** Data supplied follows **

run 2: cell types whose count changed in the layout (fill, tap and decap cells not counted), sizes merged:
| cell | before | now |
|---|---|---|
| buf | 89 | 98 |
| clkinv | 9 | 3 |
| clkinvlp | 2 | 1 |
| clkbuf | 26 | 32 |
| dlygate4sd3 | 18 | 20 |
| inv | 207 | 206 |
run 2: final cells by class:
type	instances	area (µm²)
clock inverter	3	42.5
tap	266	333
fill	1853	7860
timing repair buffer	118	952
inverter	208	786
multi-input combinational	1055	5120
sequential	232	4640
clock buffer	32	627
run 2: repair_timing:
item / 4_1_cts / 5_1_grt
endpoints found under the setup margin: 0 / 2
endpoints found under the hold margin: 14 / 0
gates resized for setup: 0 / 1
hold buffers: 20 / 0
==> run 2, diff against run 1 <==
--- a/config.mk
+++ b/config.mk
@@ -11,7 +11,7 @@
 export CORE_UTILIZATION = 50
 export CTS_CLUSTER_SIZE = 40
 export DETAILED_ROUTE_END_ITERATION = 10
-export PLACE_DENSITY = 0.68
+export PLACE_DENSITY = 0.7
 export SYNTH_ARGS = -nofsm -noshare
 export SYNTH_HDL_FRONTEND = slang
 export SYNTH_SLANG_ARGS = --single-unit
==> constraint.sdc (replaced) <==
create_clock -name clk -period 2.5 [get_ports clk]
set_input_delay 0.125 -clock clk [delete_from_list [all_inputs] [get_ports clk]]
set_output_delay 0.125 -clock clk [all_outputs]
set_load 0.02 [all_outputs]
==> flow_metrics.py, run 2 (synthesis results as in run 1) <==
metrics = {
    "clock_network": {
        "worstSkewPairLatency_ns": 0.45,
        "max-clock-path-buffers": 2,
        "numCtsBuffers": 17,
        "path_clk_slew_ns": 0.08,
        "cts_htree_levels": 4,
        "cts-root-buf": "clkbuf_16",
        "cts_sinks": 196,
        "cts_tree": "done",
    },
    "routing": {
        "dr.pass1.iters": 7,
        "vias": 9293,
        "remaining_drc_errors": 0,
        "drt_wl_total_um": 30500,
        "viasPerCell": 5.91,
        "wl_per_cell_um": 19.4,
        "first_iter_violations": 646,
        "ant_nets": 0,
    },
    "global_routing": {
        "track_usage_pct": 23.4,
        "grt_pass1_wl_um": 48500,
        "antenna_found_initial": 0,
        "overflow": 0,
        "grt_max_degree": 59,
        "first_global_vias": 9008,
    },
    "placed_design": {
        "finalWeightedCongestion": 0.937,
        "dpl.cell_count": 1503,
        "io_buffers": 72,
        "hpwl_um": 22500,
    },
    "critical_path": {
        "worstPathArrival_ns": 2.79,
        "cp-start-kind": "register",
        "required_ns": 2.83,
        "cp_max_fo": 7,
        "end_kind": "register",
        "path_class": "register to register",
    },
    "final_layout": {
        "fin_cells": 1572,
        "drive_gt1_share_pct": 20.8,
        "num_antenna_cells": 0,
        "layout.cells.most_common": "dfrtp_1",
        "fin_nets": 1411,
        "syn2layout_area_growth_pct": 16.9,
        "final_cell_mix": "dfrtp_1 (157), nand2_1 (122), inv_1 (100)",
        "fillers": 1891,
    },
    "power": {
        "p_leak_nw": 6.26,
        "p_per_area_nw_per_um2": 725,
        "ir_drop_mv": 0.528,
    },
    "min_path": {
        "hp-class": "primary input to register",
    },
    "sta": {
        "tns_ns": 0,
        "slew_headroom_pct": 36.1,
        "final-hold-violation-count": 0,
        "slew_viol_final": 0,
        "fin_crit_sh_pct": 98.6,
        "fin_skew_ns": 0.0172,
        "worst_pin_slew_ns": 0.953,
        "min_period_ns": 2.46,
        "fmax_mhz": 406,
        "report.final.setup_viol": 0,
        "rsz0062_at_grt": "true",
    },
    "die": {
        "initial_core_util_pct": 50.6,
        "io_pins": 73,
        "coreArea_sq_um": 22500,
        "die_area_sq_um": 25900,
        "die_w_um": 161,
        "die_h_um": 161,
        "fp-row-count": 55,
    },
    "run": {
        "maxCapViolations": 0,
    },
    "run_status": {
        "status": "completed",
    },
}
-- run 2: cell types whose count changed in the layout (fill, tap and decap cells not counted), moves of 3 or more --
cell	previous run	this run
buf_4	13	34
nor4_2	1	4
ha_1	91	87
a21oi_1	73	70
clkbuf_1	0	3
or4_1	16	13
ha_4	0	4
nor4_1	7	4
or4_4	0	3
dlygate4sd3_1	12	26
**src/verilog/tes_pkg.sv**
```systemverilog
// Package with the register map, field layout and reset values of the trace enable start/stop bank.
package tes_pkg;

    ////////////////////////////////////////////////////////////////////////////////////////////////
    // Bus geometry and register byte offsets.
    localparam int          ADDR_W            = 8;
    localparam int          DATA_W            = 32;
    localparam logic [7:0]  OFF_SYS_CAP       = 8'h00;
    localparam logic [7:0]  OFF_SS_SELECT     = 8'h04;
    localparam logic [7:0]  OFF_TE_CTRL_ONE   = 8'h08;
    localparam logic [7:0]  OFF_TE_STATUS     = 8'h0C;

    ////////////////////////////////////////////////////////////////////////////////////////////////
    // Field positions.
    localparam int          CAP_PROC_LSB      = 12;
    localparam int          CAP_PROC_MSB      = 14;
    localparam int          CAP_STALL_BIT     = 8;
    localparam int          SS_START_LSB      = 0;
    localparam int          SS_START_MSB      = 7;
    localparam int          SS_STOP_LSB       = 16;
    localparam int          SS_STOP_MSB       = 23;
    localparam int          C1_RANGE_LSB      = 0;
    localparam int          C1_RANGE_MSB      = 3;
    localparam int          C1_EXCLUDE_BIT    = 24;
    localparam int          C1_SS_EN_BIT      = 25;
    localparam int          ST_ACTIVE_BIT     = 0;
    localparam int          ST_GATE_BIT       = 1;

    ////////////////////////////////////////////////////////////////////////////////////////////////
    // Writable masks and reset values.
    localparam logic [31:0] SS_SELECT_MASK    = 32'h00FF00FF;
    localparam logic [31:0] SS_SELECT_RESET   = 32'h00000000;
    localparam logic [31:0] TE_CTRL_ONE_MASK  = 32'h0300000F;
    localparam logic [31:0] TE_CTRL_ONE_RESET = 32'h00000000;
    localparam logic [31:0] RD_ZERO           = 32'h00000000;
    localparam logic        STALL_SUPPORTED   = 1'h0;

endpackage : tes_pkg

```
**src/verilog/tes_field_reg.sv**
```systemverilog
// Masked software-writable register used for the select and control words.
`timescale 1ns/1ps
module tes_field_reg #(
    parameter int          WIDTH = 32,
    parameter logic [31:0] MASK  = 32'hFFFFFFFF,
    parameter logic [31:0] RESET = 32'h00000000
) (
    input  wire logic             i_clk_sys,  // System clock.
    input  wire logic             i_resetn,   // Asynchronous reset, active low.
    input  wire logic             i_ce,       // Clock enable, freezes the word while low.
    input  wire logic             i_we,       // Write strobe for this word.
    input  wire logic [WIDTH-1:0] i_wdata,    // Write data.
    output logic      [WIDTH-1:0] o_q         // Stored word, reserved bits zero.
);

    localparam logic [WIDTH-1:0] MASK_W  = MASK[WIDTH-1:0];
    localparam logic [WIDTH-1:0] RESET_W = RESET[WIDTH-1:0] & MASK[WIDTH-1:0];

    // Only the implemented bits take a write; reserved bits stay zero.
    always_ff @(posedge i_clk_sys or negedge i_resetn) begin
        if (!i_resetn) begin
            o_q <= RESET_W;
        end else if (i_ce && i_we) begin
            o_q <= i_wdata & MASK_W;
        end
    end

endmodule : tes_field_reg

```
**src/verilog/tes_top.sv**
```systemverilog
// Trace enable start/stop register bank with the trace gate qualifier logic.
`timescale 1ns/1ps
module tes_top
    import tes_pkg::*;
#(
    parameter int NUM_SINGLE = 8,
    parameter int NUM_RANGE  = 4
) (
    input  wire logic                  i_clk_sys,           // System clock, 20 MHz.
    input  wire logic                  i_resetn,            // Asynchronous reset, active low.
    input  wire logic                  i_ce,                // Clock enable, freezes all state while low.
    input  wire logic [ADDR_W-1:0]     i_addr,              // Register byte address.
    input  wire logic [DATA_W-1:0]     i_wdata,             // Write data.
    input  wire logic                  i_wr_en,             // Write strobe, one cycle.
    input  wire logic                  i_rd_en,             // Read strobe, one cycle.
    output logic      [DATA_W-1:0]     o_rdata,             // Read data, the cycle after the strobe.
    input  wire logic [2:0]            i_cfg_proc_count_m1, // Tied-off processor count minus one.
    input  wire logic [NUM_SINGLE-1:0] i_single_match,      // Single address comparator matches.
    input  wire logic [NUM_RANGE-1:0]  i_range_match,       // Address range comparator matches.
    output logic                       o_trace_active,      // Start/stop trace-active state.
    output logic                       o_trace_gate         // Qualified trace gate.
);

    ////////////////////////////////////////////////////////////////////////////////////////////////
    // Helpers.

    // True when any selected comparator matches.
    function automatic logic sel_hit(input logic [7:0] match, input logic [7:0] sel);
        sel_hit = |(match & sel);
    endfunction : sel_hit

    ////////////////////////////////////////////////////////////////////////////////////////////////
    // Address decode.

    // One-hot decode of the register offsets.
    wire logic hit_cap    = (i_addr == OFF_SYS_CAP);
    wire logic hit_select = (i_addr == OFF_SS_SELECT);
    wire logic hit_ctrl   = (i_addr == OFF_TE_CTRL_ONE);
    wire logic hit_status = (i_addr == OFF_TE_STATUS);
    wire logic we_select  = i_wr_en && hit_select;
    wire logic we_ctrl    = i_wr_en && hit_ctrl;

    ////////////////////////////////////////////////////////////////////////////////////////////////
    // Software registers.

    logic [DATA_W-1:0] start_stop_comparator_select;
    logic [DATA_W-1:0] trace_enable_control_one;

    // Start and stop comparator selection word.
    tes_field_reg #(
        .WIDTH (DATA_W),
        .MASK  (SS_SELECT_MASK),
        .RESET (SS_SELECT_RESET)
    ) u_select (
        .i_clk_sys (i_clk_sys),
        .i_resetn  (i_resetn),
        .i_ce      (i_ce),
        .i_we      (we_select),
        .i_wdata   (i_wdata),
        .o_q       (start_stop_comparator_select)
    );

    // Enable, mode and range selection word.
    tes_field_reg #(
        .WIDTH (DATA_W),
        .MASK  (TE_CTRL_ONE_MASK),
        .RESET (TE_CTRL_ONE_RESET)
    ) u_ctrl_one (
        .i_clk_sys (i_clk_sys),
        .i_resetn  (i_resetn),
        .i_ce      (i_ce),
        .i_we      (we_ctrl),
        .i_wdata   (i_wdata),
        .o_q       (trace_enable_control_one)
    );

    ////////////////////////////////////////////////////////////////////////////////////////////////
    // Field extraction.

    // Comparator selections and control bits pulled out of the words.
    wire logic [7:0] start_sel   = start_stop_comparator_select[SS_START_MSB:SS_START_LSB];
    wire logic [7:0] stop_sel    = start_stop_comparator_select[SS_STOP_MSB:SS_STOP_LSB];
    wire logic [3:0] range_sel   = trace_enable_control_one[C1_RANGE_MSB:C1_RANGE_LSB];
    wire logic       exclude     = trace_enable_control_one[C1_EXCLUDE_BIT];
    wire logic       ss_enable   = trace_enable_control_one[C1_SS_EN_BIT];

    // Comparator inputs widened to the common selector width.
    wire logic [7:0] single_m8   = 8'(i_single_match);
    wire logic [7:0] range_m8    = 8'(i_range_match);
    wire logic [7:0] range_sel8  = {4'h0, range_sel};

    ////////////////////////////////////////////////////////////////////////////////////////////////
    // Trace qualifier.

    // A stop in the same cycle as a start wins, so the region closes.
    wire logic start_hit   = sel_hit(single_m8, start_sel);
    wire logic stop_hit    = sel_hit(single_m8, stop_sel);
    wire logic next_active = stop_hit ? 1'b0 : (start_hit | o_trace_active);

    // Include mode traces only inside selected ranges; exclude mode traces outside them.
    wire logic range_hit   = sel_hit(range_m8, range_sel8);
    wire logic range_ok    = exclude ? !range_hit : range_hit;
    wire logic ss_ok       = !ss_enable || next_active;
    wire logic next_gate   = ss_ok && range_ok;

    // The active state tracks matches regardless of the enable bit.
    always_ff @(posedge i_clk_sys or negedge i_resetn) begin
        if (!i_resetn) begin
            o_trace_active <= 1'b0;
            o_trace_gate   <= 1'b0;
        end else if (i_ce) begin
            o_trace_active <= next_active;
            o_trace_gate   <= next_gate;
        end
    end

    ////////////////////////////////////////////////////////////////////////////////////////////////
    // Read path.

    // Capability word built from tie-off inputs; the stall bit is fixed at zero.
    logic [DATA_W-1:0] cap_word;
    always_comb begin
        cap_word                             = RD_ZERO;
        cap_word[CAP_PROC_MSB:CAP_PROC_LSB]  = i_cfg_proc_count_m1;
        cap_word[CAP_STALL_BIT]              = STALL_SUPPORTED;
    end

    // Status word showing the qualifier's own state.
    logic [DATA_W-1:0] status_word;
    always_comb begin
        status_word                = RD_ZERO;
        status_word[ST_ACTIVE_BIT] = o_trace_active;
        status_word[ST_GATE_BIT]   = o_trace_gate;
    end

    // Read selection; unmapped offsets read as zero.
    wire logic [DATA_W-1:0] next_rdata =
        hit_cap    ? cap_word                     :
        hit_select ? start_stop_comparator_select :
        hit_ctrl   ? trace_enable_control_one     :
        hit_status ? status_word                  : RD_ZERO;

    // Read data stand only in the cycle after the strobe.
    always_ff @(posedge i_clk_sys or negedge i_resetn) begin
        if (!i_resetn) begin
            o_rdata <= RD_ZERO;
        end else if (i_ce) begin
            o_rdata <= i_rd_en ? next_rdata : RD_ZERO;
        end
    end
endmodule : tes_top

```
<file path="config.mk">
export PLATFORM = sky130hd
export DESIGN_NAME = qbx_expander
export DESIGN_NICKNAME = d
export VERILOG_FILES = /design/src/hw/qbx_pkg.sv /design/src/hw/qbx_sync.sv /design/src/hw/qbx_expander.sv
export SDC_FILE = /design/constraint.sdc
export NUM_CORES = 1
export LEC_CHECK = 0
export BUFFER_PORTS_ARGS = -buffer_cell sky130_fd_sc_hd__buf_2
export CAP_MARGIN = 10
export CORE_ASPECT_RATIO = 1.5
export CORE_UTILIZATION = 55
export CTS_BUF_LIST = sky130_fd_sc_hd__clkbuf_8
export DETAILED_ROUTE_END_ITERATION = 12
export PLACE_DENSITY_LB_ADDON = 0.3
export SYNTH_ARGS = -nofsm -noshare
export SYNTH_HDL_FRONTEND = slang
export SYNTH_SLANG_ARGS = --single-unit
</file>
<file path="constraint.sdc">
create_clock -name mclk -period 6.49 [get_ports mclk]
set_clock_uncertainty 0.2 [all_clocks]
set_input_delay 0.649 -clock mclk [delete_from_list [all_inputs] [get_ports mclk]]
set_output_delay 0.649 -clock mclk [all_outputs]
set_load 0.05 [all_outputs]
</file>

** End of Data supplied **

■ Exercise objective
Lines that contain "hold" are to be copied from the records above.

■ Solution to this exercise
endpoints found under the hold margin: 14 / 0
hold buffers: 20 / 0
        "final-hold-violation-count": 0,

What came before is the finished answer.